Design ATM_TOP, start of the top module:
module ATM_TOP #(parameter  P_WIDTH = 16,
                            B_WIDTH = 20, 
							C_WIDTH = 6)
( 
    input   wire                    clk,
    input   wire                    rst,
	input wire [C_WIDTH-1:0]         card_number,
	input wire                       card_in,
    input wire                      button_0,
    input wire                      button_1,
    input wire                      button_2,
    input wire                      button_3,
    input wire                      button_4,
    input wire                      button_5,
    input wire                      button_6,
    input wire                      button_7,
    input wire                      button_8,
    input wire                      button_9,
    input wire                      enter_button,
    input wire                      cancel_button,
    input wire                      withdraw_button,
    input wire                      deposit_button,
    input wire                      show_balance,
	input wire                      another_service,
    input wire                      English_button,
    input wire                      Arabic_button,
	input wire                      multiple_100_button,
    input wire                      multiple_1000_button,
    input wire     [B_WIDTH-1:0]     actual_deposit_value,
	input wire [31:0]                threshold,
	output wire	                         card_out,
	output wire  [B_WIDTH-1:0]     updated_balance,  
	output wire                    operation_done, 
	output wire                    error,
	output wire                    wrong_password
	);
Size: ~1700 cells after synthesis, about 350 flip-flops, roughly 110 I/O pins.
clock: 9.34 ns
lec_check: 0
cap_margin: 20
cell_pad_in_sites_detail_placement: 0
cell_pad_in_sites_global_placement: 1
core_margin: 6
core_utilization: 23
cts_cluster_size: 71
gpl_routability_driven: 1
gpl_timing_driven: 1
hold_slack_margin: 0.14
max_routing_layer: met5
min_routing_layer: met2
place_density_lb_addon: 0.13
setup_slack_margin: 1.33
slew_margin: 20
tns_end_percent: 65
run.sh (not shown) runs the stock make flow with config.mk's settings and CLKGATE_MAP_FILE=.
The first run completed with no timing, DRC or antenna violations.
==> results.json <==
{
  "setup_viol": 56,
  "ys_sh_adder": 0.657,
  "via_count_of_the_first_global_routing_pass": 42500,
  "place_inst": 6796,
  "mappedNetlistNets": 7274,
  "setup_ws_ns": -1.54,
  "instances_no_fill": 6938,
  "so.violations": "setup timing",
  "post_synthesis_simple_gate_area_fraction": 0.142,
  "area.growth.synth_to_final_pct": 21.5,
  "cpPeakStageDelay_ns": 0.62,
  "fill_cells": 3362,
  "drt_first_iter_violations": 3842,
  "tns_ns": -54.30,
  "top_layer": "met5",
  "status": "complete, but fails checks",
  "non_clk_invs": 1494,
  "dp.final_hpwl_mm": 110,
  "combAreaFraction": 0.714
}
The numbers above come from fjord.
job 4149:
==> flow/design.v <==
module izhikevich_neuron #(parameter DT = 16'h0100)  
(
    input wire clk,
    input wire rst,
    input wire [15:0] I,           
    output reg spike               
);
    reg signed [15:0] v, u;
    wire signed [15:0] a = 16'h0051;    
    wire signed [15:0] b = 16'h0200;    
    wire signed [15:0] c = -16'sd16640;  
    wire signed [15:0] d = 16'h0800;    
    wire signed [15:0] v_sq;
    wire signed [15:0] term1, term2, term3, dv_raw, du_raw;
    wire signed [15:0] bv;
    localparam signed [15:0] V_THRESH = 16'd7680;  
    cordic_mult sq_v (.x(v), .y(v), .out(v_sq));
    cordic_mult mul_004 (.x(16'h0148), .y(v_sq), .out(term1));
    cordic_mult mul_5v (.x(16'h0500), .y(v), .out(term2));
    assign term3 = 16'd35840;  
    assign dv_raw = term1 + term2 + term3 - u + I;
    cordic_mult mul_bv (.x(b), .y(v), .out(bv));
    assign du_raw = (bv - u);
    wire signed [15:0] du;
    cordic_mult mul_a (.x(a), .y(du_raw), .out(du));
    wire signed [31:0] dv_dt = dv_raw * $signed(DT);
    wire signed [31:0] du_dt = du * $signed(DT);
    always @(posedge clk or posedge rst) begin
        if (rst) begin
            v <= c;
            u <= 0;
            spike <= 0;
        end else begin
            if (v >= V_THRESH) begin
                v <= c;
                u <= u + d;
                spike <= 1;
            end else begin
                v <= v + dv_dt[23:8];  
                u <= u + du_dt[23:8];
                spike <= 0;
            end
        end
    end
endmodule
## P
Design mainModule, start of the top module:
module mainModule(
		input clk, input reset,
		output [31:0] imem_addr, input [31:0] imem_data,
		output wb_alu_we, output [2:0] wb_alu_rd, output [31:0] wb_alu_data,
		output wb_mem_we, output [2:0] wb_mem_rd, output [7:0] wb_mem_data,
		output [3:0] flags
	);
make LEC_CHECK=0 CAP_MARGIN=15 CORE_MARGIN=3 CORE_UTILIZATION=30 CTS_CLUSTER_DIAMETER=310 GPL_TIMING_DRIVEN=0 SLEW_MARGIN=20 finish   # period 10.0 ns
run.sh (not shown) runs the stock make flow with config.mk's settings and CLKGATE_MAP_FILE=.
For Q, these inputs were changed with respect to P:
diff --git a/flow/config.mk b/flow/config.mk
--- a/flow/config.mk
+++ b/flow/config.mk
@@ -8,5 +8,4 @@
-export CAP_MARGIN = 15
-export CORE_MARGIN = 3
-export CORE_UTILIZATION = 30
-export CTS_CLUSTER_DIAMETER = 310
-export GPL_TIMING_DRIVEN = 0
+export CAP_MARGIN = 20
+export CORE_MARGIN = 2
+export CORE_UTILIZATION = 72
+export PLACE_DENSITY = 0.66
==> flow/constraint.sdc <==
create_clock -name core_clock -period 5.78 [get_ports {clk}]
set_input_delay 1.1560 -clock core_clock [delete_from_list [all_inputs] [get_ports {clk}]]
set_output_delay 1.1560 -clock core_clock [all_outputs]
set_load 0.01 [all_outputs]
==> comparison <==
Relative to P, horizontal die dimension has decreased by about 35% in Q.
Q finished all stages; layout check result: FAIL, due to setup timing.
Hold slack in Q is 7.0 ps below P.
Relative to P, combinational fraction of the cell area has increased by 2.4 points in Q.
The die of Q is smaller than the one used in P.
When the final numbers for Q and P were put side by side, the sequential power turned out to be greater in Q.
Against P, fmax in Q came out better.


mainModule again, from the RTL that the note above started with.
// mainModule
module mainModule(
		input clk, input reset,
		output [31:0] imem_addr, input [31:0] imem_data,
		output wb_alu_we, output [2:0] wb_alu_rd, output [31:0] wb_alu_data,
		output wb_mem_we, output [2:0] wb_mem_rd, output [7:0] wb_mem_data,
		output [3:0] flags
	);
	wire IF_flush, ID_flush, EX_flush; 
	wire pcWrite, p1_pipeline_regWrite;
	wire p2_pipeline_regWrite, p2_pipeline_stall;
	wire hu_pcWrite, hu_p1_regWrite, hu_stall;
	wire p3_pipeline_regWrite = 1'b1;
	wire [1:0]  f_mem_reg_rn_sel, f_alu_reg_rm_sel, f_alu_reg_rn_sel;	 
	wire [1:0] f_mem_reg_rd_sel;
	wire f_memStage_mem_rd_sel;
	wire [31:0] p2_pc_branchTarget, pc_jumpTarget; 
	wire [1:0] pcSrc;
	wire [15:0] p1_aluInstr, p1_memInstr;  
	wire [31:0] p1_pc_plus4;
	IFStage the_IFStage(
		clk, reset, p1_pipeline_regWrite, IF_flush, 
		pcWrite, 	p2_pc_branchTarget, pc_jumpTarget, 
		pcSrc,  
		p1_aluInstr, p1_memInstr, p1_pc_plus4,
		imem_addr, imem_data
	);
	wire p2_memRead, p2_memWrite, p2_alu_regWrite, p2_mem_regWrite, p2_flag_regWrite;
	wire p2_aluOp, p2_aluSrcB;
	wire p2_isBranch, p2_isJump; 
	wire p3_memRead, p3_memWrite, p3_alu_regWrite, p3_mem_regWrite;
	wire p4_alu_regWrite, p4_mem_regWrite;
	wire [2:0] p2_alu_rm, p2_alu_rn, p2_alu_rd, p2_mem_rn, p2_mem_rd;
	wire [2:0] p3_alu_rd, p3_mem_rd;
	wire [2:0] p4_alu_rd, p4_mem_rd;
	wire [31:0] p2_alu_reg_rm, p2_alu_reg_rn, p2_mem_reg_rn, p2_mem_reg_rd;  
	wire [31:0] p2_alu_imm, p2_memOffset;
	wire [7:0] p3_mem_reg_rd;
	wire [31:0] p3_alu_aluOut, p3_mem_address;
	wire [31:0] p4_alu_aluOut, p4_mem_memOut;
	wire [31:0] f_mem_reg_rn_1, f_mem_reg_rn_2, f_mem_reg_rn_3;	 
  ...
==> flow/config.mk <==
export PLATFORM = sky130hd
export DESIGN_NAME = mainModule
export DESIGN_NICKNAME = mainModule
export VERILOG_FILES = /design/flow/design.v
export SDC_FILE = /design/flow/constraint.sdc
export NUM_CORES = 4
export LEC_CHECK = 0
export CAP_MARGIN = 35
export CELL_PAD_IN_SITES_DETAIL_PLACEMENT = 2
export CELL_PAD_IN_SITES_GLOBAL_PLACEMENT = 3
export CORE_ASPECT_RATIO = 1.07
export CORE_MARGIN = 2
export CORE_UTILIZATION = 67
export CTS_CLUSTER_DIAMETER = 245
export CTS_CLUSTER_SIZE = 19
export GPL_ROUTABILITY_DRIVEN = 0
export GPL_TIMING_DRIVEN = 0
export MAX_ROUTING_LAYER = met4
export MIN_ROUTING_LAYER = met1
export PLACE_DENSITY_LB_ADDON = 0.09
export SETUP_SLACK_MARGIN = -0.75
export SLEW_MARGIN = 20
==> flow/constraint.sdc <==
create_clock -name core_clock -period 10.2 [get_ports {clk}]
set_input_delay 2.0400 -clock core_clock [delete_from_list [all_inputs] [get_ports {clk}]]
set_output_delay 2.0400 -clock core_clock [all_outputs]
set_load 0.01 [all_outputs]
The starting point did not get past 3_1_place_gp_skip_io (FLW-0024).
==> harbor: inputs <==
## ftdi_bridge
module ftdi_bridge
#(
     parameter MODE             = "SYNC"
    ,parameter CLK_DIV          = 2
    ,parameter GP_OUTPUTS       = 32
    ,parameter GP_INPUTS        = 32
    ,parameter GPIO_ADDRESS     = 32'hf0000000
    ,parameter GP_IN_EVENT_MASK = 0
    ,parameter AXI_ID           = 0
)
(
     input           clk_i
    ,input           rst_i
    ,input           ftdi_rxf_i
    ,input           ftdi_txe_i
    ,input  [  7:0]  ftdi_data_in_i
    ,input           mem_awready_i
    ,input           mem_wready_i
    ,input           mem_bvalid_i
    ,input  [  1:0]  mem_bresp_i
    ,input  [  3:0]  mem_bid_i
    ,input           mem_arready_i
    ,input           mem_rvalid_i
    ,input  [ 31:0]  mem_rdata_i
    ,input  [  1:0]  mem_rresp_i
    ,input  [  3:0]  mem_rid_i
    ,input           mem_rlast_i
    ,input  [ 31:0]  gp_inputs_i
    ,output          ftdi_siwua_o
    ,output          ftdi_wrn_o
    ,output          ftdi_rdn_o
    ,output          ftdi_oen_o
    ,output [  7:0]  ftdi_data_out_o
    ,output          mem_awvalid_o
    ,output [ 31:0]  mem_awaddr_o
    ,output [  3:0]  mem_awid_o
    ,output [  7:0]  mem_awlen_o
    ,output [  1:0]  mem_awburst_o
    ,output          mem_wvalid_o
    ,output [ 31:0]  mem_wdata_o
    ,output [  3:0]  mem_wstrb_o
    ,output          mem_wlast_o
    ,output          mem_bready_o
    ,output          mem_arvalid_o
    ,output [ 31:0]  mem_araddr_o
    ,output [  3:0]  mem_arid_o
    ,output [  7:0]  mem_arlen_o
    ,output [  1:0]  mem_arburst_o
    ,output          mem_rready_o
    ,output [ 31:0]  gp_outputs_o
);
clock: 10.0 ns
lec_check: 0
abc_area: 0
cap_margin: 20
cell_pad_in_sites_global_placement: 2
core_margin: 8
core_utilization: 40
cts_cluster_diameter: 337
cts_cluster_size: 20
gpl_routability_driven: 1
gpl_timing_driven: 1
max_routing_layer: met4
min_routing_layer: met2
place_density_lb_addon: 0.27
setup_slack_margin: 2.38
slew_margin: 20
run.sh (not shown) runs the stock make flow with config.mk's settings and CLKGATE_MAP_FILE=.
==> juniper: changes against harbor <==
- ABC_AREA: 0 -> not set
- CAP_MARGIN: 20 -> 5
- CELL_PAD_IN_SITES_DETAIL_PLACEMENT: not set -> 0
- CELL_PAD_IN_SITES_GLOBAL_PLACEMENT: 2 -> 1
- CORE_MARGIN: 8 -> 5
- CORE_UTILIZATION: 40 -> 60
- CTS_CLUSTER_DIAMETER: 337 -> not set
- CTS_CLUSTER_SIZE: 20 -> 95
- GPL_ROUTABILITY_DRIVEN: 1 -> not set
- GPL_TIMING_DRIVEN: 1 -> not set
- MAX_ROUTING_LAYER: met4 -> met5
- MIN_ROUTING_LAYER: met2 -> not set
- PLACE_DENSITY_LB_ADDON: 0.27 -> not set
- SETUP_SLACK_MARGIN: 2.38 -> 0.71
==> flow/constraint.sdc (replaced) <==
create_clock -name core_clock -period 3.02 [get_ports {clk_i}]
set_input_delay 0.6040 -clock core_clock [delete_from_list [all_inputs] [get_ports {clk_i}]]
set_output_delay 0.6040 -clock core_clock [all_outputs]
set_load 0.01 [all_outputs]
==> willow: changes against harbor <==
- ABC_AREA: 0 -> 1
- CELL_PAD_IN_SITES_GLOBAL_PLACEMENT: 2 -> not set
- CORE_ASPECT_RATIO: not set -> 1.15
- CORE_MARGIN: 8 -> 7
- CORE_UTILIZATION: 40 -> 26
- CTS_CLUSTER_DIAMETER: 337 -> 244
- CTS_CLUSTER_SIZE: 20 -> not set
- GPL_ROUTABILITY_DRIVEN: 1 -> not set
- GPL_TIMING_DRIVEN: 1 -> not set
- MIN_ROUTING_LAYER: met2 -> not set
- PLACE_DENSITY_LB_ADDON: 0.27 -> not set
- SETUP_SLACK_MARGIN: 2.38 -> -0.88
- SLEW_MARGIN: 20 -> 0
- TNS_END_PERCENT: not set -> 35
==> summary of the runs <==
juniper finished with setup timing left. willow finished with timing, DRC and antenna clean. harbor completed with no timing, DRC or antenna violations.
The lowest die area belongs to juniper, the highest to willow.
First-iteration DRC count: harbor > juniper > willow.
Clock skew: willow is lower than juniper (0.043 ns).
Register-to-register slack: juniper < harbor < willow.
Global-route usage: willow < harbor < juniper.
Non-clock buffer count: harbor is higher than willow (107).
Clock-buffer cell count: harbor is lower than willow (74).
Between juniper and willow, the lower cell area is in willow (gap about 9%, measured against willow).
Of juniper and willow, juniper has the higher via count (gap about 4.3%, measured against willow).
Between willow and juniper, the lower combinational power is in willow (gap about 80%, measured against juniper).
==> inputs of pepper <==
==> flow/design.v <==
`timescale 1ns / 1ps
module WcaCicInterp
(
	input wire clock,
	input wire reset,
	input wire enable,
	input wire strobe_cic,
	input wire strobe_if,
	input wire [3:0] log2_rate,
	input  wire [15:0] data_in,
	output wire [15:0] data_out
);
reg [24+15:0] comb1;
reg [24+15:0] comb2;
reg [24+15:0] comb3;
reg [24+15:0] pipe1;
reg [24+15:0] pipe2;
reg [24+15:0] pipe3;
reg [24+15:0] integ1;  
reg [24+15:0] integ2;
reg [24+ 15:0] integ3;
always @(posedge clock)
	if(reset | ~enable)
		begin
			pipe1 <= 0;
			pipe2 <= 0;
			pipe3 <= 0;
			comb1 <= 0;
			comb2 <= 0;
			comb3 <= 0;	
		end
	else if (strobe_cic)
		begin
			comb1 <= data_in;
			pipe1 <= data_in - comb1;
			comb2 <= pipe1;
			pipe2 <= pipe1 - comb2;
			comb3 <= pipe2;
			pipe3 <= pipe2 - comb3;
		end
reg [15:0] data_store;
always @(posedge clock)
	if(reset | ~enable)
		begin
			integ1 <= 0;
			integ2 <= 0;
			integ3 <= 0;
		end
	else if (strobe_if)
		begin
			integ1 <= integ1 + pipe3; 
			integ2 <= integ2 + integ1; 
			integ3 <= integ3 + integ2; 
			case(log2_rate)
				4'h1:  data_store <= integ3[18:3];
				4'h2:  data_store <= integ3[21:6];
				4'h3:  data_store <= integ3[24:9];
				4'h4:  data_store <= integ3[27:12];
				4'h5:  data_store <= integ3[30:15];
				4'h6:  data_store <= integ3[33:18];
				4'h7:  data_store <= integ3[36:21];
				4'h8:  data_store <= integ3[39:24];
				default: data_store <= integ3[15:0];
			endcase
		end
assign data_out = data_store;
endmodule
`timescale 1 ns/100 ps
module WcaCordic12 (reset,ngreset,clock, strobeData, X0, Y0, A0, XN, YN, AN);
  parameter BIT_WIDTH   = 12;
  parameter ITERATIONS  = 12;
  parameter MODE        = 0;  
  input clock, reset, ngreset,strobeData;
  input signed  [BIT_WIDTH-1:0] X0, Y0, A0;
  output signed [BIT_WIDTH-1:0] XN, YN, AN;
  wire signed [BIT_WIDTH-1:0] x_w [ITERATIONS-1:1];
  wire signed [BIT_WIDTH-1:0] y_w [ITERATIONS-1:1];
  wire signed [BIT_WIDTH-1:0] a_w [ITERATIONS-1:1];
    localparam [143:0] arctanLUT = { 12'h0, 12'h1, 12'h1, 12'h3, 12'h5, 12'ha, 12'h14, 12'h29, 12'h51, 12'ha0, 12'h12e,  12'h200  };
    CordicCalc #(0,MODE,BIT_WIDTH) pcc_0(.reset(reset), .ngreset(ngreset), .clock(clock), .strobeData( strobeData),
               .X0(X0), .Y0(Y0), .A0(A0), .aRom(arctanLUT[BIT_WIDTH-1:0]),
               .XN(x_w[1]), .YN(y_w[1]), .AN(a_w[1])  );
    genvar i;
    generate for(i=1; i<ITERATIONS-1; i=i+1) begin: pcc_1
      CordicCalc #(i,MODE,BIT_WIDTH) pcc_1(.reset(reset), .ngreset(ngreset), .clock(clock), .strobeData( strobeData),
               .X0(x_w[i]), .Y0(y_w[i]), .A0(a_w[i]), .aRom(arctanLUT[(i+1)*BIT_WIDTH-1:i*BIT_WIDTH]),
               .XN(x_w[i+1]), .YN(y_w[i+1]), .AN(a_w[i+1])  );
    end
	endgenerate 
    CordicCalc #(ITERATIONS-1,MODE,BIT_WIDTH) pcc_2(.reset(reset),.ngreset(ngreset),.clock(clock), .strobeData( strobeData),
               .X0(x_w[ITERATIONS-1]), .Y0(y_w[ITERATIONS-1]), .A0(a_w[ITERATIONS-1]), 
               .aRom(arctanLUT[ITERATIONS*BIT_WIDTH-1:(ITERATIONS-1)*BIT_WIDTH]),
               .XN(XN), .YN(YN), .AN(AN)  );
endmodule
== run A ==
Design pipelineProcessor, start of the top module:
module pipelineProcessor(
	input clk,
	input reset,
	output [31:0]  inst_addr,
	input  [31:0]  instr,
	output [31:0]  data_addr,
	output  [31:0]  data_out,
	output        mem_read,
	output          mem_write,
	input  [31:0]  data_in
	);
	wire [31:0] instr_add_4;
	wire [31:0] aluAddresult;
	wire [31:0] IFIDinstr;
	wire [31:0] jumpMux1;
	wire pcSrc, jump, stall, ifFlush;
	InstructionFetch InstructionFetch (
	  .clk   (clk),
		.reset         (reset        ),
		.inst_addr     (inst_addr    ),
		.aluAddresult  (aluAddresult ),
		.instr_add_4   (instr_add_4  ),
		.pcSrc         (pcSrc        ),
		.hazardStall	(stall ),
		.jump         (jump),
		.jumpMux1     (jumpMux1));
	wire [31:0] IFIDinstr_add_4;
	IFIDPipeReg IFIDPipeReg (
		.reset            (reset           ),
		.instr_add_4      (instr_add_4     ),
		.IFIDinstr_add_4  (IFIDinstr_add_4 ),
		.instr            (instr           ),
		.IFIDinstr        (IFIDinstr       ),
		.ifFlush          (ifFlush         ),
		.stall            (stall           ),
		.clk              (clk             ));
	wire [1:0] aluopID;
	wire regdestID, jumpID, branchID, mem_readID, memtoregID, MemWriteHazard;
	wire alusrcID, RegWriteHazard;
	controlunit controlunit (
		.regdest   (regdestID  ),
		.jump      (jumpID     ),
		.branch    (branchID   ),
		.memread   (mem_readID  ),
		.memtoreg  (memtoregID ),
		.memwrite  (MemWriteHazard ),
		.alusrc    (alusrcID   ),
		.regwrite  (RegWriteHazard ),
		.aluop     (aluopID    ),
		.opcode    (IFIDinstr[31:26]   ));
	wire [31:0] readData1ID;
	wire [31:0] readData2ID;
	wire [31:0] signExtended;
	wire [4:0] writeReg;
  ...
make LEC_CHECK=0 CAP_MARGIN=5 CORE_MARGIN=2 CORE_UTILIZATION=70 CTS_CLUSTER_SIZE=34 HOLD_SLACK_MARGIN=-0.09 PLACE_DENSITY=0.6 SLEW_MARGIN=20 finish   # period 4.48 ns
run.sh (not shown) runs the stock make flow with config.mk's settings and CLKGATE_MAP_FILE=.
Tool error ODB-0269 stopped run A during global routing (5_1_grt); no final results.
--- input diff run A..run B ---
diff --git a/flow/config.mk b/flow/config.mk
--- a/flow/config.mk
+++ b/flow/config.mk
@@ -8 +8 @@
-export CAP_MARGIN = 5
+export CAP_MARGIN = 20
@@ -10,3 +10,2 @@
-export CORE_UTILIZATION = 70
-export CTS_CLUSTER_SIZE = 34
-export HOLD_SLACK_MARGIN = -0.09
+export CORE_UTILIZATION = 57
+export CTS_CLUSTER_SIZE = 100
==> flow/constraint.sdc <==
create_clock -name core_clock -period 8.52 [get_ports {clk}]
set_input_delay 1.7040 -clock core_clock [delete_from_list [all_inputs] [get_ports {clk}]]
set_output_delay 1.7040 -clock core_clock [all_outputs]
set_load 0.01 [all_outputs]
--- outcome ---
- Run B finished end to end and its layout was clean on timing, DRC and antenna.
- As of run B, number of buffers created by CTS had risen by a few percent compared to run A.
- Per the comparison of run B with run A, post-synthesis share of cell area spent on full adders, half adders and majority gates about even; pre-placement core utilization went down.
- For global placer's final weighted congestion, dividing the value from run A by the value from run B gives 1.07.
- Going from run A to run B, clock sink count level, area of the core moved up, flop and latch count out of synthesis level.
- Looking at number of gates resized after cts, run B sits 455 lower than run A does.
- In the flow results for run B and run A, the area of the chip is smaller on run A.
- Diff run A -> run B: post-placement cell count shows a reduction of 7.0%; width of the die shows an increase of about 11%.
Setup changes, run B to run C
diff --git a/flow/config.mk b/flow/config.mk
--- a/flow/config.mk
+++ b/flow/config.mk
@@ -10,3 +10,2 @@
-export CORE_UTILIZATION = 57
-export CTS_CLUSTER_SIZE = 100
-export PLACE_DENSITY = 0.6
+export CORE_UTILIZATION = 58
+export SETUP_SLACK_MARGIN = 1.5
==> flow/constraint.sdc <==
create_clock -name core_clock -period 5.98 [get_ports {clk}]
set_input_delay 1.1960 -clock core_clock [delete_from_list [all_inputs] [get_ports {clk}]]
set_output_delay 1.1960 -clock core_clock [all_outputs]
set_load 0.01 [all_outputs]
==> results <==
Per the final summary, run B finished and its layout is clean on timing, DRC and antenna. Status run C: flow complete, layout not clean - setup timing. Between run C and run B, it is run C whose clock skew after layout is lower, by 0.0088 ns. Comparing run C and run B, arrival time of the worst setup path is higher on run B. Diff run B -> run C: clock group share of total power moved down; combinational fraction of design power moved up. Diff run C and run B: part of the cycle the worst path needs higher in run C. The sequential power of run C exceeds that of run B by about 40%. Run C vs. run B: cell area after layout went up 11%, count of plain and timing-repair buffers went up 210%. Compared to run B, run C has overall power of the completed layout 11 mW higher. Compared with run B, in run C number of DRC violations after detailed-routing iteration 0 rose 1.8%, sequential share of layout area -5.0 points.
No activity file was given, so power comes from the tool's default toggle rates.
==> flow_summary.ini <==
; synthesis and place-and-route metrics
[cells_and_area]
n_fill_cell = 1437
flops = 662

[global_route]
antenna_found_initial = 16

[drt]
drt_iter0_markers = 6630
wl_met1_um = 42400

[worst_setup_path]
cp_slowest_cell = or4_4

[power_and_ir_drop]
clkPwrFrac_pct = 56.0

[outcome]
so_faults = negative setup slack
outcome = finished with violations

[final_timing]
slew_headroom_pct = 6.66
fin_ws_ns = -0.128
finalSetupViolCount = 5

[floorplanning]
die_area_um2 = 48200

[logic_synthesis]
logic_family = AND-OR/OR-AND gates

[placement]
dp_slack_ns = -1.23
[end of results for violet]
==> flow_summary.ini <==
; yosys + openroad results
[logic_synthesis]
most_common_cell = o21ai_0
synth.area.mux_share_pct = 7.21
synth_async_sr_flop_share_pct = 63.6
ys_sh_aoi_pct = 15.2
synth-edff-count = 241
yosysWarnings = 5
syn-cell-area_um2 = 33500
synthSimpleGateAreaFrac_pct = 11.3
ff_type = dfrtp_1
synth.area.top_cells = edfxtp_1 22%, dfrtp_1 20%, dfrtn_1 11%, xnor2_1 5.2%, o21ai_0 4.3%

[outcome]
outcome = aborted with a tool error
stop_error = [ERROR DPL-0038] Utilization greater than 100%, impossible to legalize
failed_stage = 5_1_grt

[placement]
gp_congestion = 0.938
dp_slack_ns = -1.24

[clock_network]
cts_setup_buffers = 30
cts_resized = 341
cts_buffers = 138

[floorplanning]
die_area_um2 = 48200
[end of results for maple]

WORK REQUEST – Which lines of the records hold the string "pipelineProcessor"? Copy each one.

ANSWER SECTION –
Design pipelineProcessor, start of the top module:
module pipelineProcessor(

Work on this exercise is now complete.